Many paths lead to Rome. The same also applies when doing text manipulations in Bash. In this short article awk, cut and sed are compared how to remove the first word of a line.
The line itself is an output from another command - but it doesn't matter if the output comes from a file with content or from another command's stdout. As I'm currently working on fixing issue 9 of check_netio, I was looking for a generic way to remove the first word of a line:
root@linux:~# cat /proc/net/netstat
TcpExt: SyncookiesSent SyncookiesRecv SyncookiesFailed EmbryonicRsts PruneCalled RcvPruned OfoPruned OutOfWindowIcmps LockDroppedIcmps ArpFilter TW TWRecycled TWKilled PAWSActive PAWSEstab DelayedACKs DelayedACKLocked DelayedACKLost ListenOverflows ListenDrops TCPHPHits TCPPureAcks TCPHPAcks TCPRenoRecovery TCPSackRecovery TCPSACKReneging TCPSACKReorder TCPRenoReorder TCPTSReorder TCPFullUndo TCPPartialUndo TCPDSACKUndo TCPLossUndo TCPLostRetransmit TCPRenoFailures TCPSackFailures TCPLossFailures TCPFastRetrans TCPSlowStartRetrans TCPTimeouts TCPLossProbes TCPLossProbeRecovery TCPRenoRecoveryFail TCPSackRecoveryFail TCPRcvCollapsed TCPDSACKOldSent TCPDSACKOfoSent TCPDSACKRecv TCPDSACKOfoRecv TCPAbortOnData TCPAbortOnClose TCPAbortOnMemory TCPAbortOnTimeout TCPAbortOnLinger TCPAbortFailed TCPMemoryPressures TCPMemoryPressuresChrono TCPSACKDiscard TCPDSACKIgnoredOld TCPDSACKIgnoredNoUndo TCPSpuriousRTOs TCPMD5NotFound TCPMD5Unexpected TCPMD5Failure TCPSackShifted TCPSackMerged TCPSackShiftFallback TCPBacklogDrop PFMemallocDrop TCPMinTTLDrop TCPDeferAcceptDrop IPReversePathFilter TCPTimeWaitOverflow TCPReqQFullDoCookies TCPReqQFullDrop TCPRetransFail TCPRcvCoalesce TCPOFOQueue TCPOFODrop TCPOFOMerge TCPChallengeACK TCPSYNChallenge TCPFastOpenActive TCPFastOpenActiveFail TCPFastOpenPassive TCPFastOpenPassiveFail TCPFastOpenListenOverflow TCPFastOpenCookieReqd TCPFastOpenBlackhole TCPSpuriousRtxHostQueues BusyPollRxPackets TCPAutoCorking TCPFromZeroWindowAdv TCPToZeroWindowAdv TCPWantZeroWindowAdv TCPSynRetrans TCPOrigDataSent TCPHystartTrainDetect TCPHystartTrainCwnd TCPHystartDelayDetect TCPHystartDelayCwnd TCPACKSkippedSynRecv TCPACKSkippedPAWS TCPACKSkippedSeq TCPACKSkippedFinWait2 TCPACKSkippedTimeWait TCPACKSkippedChallenge TCPWinProbe TCPKeepAlive TCPMTUPFail TCPMTUPSuccess TCPWqueueTooBig
TcpExt: 0 0 0 105 0 0 0 0 0 0 2202215 0 0 0 6 211917 2726 446896 0 3 5747904 26883443 3968155 0 9122 0 704 0 0 0 0 83 333 7 0 21 2 9728 192 1702 12938 3042 0 72 0 446953 9 7961 11 518150 10 0 88 0 0 0 0 0 11 5637 52 0 0 0 22379 10366 21027 0 0 0 0 0 0 0 0 0 858733 631 0 8 0 0 0 0 0 0 0 0 0 1 0 1343155 0 0 0 2199 62739777 3573 69078 88 3242 3 0 8 0 0 0 7 0 0 0 0
IpExt: InNoRoutes InTruncatedPkts InMcastPkts OutMcastPkts InBcastPkts OutBcastPkts InOctets OutOctets InMcastOctets OutMcastOctets InBcastOctets OutBcastOctets InCsumErrors InNoECTPkts InECT1Pkts InECT0Pkts InCEPkts ReasmOverlaps
IpExt: 0 0 21 8885283 227435 0 27399435386 27248510872 812 390952368 49094631 0 0 106478999 0 462174 0 0
Note the lines start with an informational "TcpExt:" or "IpExt:". These need to be removed. Globally saying: The first word of each line needs to be removed.

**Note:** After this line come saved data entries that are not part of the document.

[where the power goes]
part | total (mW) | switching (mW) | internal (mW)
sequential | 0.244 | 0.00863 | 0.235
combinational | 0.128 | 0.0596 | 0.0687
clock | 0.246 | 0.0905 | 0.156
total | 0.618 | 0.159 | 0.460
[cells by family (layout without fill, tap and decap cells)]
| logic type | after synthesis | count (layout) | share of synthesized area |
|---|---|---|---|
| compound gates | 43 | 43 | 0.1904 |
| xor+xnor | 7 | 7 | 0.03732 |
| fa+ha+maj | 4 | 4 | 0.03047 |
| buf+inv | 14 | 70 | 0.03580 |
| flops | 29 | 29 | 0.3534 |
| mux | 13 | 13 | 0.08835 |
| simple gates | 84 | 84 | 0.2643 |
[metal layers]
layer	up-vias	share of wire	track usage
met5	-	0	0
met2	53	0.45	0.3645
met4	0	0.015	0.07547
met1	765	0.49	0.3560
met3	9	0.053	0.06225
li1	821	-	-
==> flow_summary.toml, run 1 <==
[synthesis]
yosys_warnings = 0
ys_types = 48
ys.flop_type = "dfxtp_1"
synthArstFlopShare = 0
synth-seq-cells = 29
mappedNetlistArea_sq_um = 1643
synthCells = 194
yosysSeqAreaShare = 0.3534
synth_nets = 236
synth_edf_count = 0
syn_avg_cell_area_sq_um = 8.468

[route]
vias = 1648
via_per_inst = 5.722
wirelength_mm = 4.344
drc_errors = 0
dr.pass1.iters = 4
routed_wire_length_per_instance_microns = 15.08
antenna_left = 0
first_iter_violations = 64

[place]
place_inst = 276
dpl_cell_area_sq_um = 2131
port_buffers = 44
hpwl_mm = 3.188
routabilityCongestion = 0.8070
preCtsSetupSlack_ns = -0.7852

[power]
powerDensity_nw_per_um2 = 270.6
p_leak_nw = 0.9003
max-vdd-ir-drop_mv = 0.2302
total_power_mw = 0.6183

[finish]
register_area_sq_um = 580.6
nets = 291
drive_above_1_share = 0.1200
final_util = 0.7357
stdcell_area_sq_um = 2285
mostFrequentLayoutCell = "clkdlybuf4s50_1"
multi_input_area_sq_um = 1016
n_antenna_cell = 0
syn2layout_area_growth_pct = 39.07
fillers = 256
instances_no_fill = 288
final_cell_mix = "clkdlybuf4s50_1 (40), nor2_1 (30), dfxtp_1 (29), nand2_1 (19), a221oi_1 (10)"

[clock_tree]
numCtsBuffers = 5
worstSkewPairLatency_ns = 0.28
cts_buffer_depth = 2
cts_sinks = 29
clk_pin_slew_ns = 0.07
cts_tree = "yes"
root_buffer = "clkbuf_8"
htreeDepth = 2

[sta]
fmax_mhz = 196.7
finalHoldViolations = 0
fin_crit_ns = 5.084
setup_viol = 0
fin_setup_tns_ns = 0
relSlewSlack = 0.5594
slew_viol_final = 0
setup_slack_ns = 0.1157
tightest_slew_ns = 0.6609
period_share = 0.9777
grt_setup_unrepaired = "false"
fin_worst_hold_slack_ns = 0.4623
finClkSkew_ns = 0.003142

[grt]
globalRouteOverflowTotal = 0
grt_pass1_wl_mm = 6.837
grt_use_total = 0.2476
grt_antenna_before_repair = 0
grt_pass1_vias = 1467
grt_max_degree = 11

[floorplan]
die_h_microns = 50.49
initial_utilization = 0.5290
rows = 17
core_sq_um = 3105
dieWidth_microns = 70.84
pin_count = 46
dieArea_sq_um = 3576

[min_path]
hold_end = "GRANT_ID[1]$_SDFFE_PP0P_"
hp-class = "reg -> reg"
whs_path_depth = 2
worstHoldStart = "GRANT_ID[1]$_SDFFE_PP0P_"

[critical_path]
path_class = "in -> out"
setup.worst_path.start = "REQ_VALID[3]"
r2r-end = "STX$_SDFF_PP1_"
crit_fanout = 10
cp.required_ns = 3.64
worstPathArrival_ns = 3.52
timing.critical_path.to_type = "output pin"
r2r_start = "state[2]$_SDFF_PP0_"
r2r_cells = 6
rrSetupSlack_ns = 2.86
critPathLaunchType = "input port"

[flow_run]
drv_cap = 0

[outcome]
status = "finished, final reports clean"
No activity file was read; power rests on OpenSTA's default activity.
**src/rtl/regfile_writeback_pkg.sv**
```systemverilog
// Shared definitions for the result write-back stage.
//   - NSRC_DEFAULT : default number of result sources
//   - RA_W / NREG  : register-address width and register count
//   - src_e        : fixed source ordering (ALU has index 0, and so on)
//   - writes_reg() : true when a destination is a real register (not x0)
package regfile_writeback_pkg;

    localparam int NSRC_DEFAULT = 3;
    localparam int RA_W         = 5;
    localparam int NREG         = 32;

    typedef enum int {
        SRC_ALU    = 0,
        SRC_LSU    = 1,
        SRC_MULDIV = 2
    } src_e;

    // x0 is hard-wired to zero, so results targeting it are never written
    // and never tracked by the scoreboard.
    function automatic logic writes_reg(input logic [RA_W-1:0] rd);
        return rd != '0;
    endfunction

endpackage

```
**src/rtl/wb_slot.sv**
```systemverilog
// One-entry holding buffer for a single result source.
// Ports:
//   clk, rst               : clock, synchronous active-high reset
//   push_valid/rd/data     : result offered by the source
//   grant                  : arbiter selected this slot this cycle
//   ready                  : slot can take a result this cycle
//   occ, rd, data          : current slot contents
module wb_slot
    import regfile_writeback_pkg::*;
#(
    parameter int DW = 32
) (
    input  logic            clk,
    input  logic            rst,
    input  logic            push_valid,
    input  logic [RA_W-1:0] push_rd,
    input  logic [DW-1:0]   push_data,
    input  logic            grant,
    output logic            ready,
    output logic            occ,
    output logic [RA_W-1:0] rd,
    output logic [DW-1:0]   data
);

    logic            occ_reg;
    logic [RA_W-1:0] rd_reg;
    logic [DW-1:0]   data_reg;
    logic            take;

    // The granted entry leaves at the same edge, so it can be refilled
    // then: one result per cycle per source with no bubble.
    assign ready = !rst && (!occ_reg || grant);
    assign take  = push_valid && ready;

    always_ff @(posedge clk) begin
        if (rst) begin
            occ_reg  <= 1'b0;
            rd_reg   <= '0;
            data_reg <= '0;
        end else if (take && writes_reg(push_rd)) begin
            occ_reg  <= 1'b1;
            rd_reg   <= push_rd;
            data_reg <= push_data;
        end else if (grant) begin
            // Drained, and either not refilled or refilled with an x0
            // result that is dropped on the floor.
            occ_reg  <= 1'b0;
        end
    end

    assign occ  = occ_reg;
    assign rd   = rd_reg;
    assign data = data_reg;

endmodule

```
**src/rtl/regfile_writeback.sv**
```systemverilog
// Result write-back stage: buffers one result per source, picks one per
// cycle round-robin, drives the register-file write port and keeps a
// busy scoreboard of registers with an outstanding write.
// Ports:
//   clk, rst                      : clock, synchronous active-high reset
//   src_valid/src_rd/src_data     : per-source results (source i in slice i)
//   src_ready                     : per-source accept
//   iss_valid, iss_rd             : issued instruction that will write iss_rd
//   rf_we, rf_waddr, rf_wdata     : registered register-file write port
//   chk_addr1/2, chk_busy1/2      : hazard lookups (same-cycle write bypassed)
//   busy_vec                      : scoreboard state
module regfile_writeback
    import regfile_writeback_pkg::*;
#(
    parameter int NSRC = NSRC_DEFAULT,
    parameter int DW   = 32
) (
    input  logic                 clk,
    input  logic                 rst,
    input  logic [NSRC-1:0]      src_valid,
    input  logic [RA_W*NSRC-1:0] src_rd,
    input  logic [DW*NSRC-1:0]   src_data,
    output logic [NSRC-1:0]      src_ready,
    input  logic                 iss_valid,
    input  logic [RA_W-1:0]      iss_rd,
    output logic                 rf_we,
    output logic [RA_W-1:0]      rf_waddr,
    output logic [DW-1:0]        rf_wdata,
    input  logic [RA_W-1:0]      chk_addr1,
    input  logic [RA_W-1:0]      chk_addr2,
    output logic                 chk_busy1,
    output logic                 chk_busy2,
    output logic [NREG-1:0]      busy_vec
);

    localparam int GW = (NSRC > 1) ? $clog2(NSRC) : 1;

    logic [NSRC-1:0] occ;
    logic [NSRC-1:0] grant;
    logic [NSRC-1:0] above_last;
    logic [NSRC-1:0] req_hi;
    logic [NSRC-1:0] pick;
    logic [RA_W-1:0] slot_rd   [NSRC];
    logic [DW-1:0]   slot_data [NSRC];

    logic [GW-1:0]   last_grant_reg;
    logic [GW-1:0]   win_idx;
    logic [RA_W-1:0] sel_rd;
    logic [DW-1:0]   sel_data;

    logic            rf_we_reg;
    logic [RA_W-1:0] rf_waddr_reg;
    logic [DW-1:0]   rf_wdata_reg;
    logic [NREG-1:0] busy_reg;
    logic [NREG-1:0] busy_next;

    // ---------------------------------------------------------------
    // Per-source slots
    // ---------------------------------------------------------------
    generate
        for (genvar gi = 0; gi < NSRC; gi++) begin : g_slot
            wb_slot #(.DW(DW)) u_slot (
                .clk        (clk),
                .rst        (rst),
                .push_valid (src_valid[gi]),
                .push_rd    (src_rd[RA_W*gi +: RA_W]),
                .push_data  (src_data[DW*gi +: DW]),
                .grant      (grant[gi]),
                .ready      (src_ready[gi]),
                .occ        (occ[gi]),
                .rd         (slot_rd[gi]),
                .data       (slot_data[gi])
            );

            // Sources strictly after the last winner get first look.
            assign above_last[gi] = (GW'(gi) > last_grant_reg);
        end
    endgenerate

    // ---------------------------------------------------------------
    // Round-robin arbiter: lowest occupied slot above last_grant, else
    // wrap to the lowest occupied slot overall.
    // ---------------------------------------------------------------
    always_comb begin
        req_hi = occ & above_last;
        pick   = (|req_hi) ? req_hi : occ;
        // Isolate the lowest set bit of pick.
        grant  = rst ? '0 : (pick & (~pick + NSRC'(1)));

        win_idx  = '0;
        sel_rd   = '0;
        sel_data = '0;
        for (int i = 0; i < NSRC; i++) begin
            if (grant[i]) begin
                win_idx  = win_idx | GW'(i);
                sel_rd   = sel_rd | slot_rd[i];
                sel_data = sel_data | slot_data[i];
            end
        end
    end

    always_ff @(posedge clk) begin
        if (rst) begin
            last_grant_reg <= GW'(NSRC - 1);
            rf_we_reg      <= 1'b0;
            rf_waddr_reg   <= '0;
            rf_wdata_reg   <= '0;
        end else if (|grant) begin
            last_grant_reg <= win_idx;
            rf_we_reg      <= 1'b1;
            rf_waddr_reg   <= sel_rd;
            rf_wdata_reg   <= sel_data;
        end else begin
            // Address and data hold so the port does not toggle when idle.
            rf_we_reg      <= 1'b0;
        end
    end

    // ---------------------------------------------------------------
    // Scoreboard: the write leaving the port clears its bit, a new issue
    // sets one; the issue is applied last so it wins on a collision.
    // ---------------------------------------------------------------
    always_comb begin
        busy_next = busy_reg;
        if (rf_we_reg) begin
            busy_next[rf_waddr_reg] = 1'b0;
        end
        if (iss_valid && writes_reg(iss_rd)) begin
            busy_next[iss_rd] = 1'b1;
        end
        busy_next[0] = 1'b0;
    end

    always_ff @(posedge clk) begin
        if (rst) begin
            busy_reg <= '0;
        end else begin
            busy_reg <= busy_next;
        end
    end

    // The register file forwards the write on its port this cycle, so a
    // register being written right now is no longer a hazard.
    assign chk_busy1 = busy_reg[chk_addr1] && !(rf_we_reg && rf_waddr_reg == chk_addr1);
    assign chk_busy2 = busy_reg[chk_addr2] && !(rf_we_reg && rf_waddr_reg == chk_addr2);

    assign rf_we    = rf_we_reg;
    assign rf_waddr = rf_waddr_reg;
    assign rf_wdata = rf_wdata_reg;
    assign busy_vec = busy_reg;

endmodule
```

When working with awk, it's obvious that the fields can be printed out manually and leaving out the first field/word, such as:
root@linux:~# echo "first second third fourth fifth" | awk '{ print $2" "$3" "$4" "$5 }'
second third fourth fifth
But obviously this method only works if you know the exact number of words/columns in a line and you really like to type.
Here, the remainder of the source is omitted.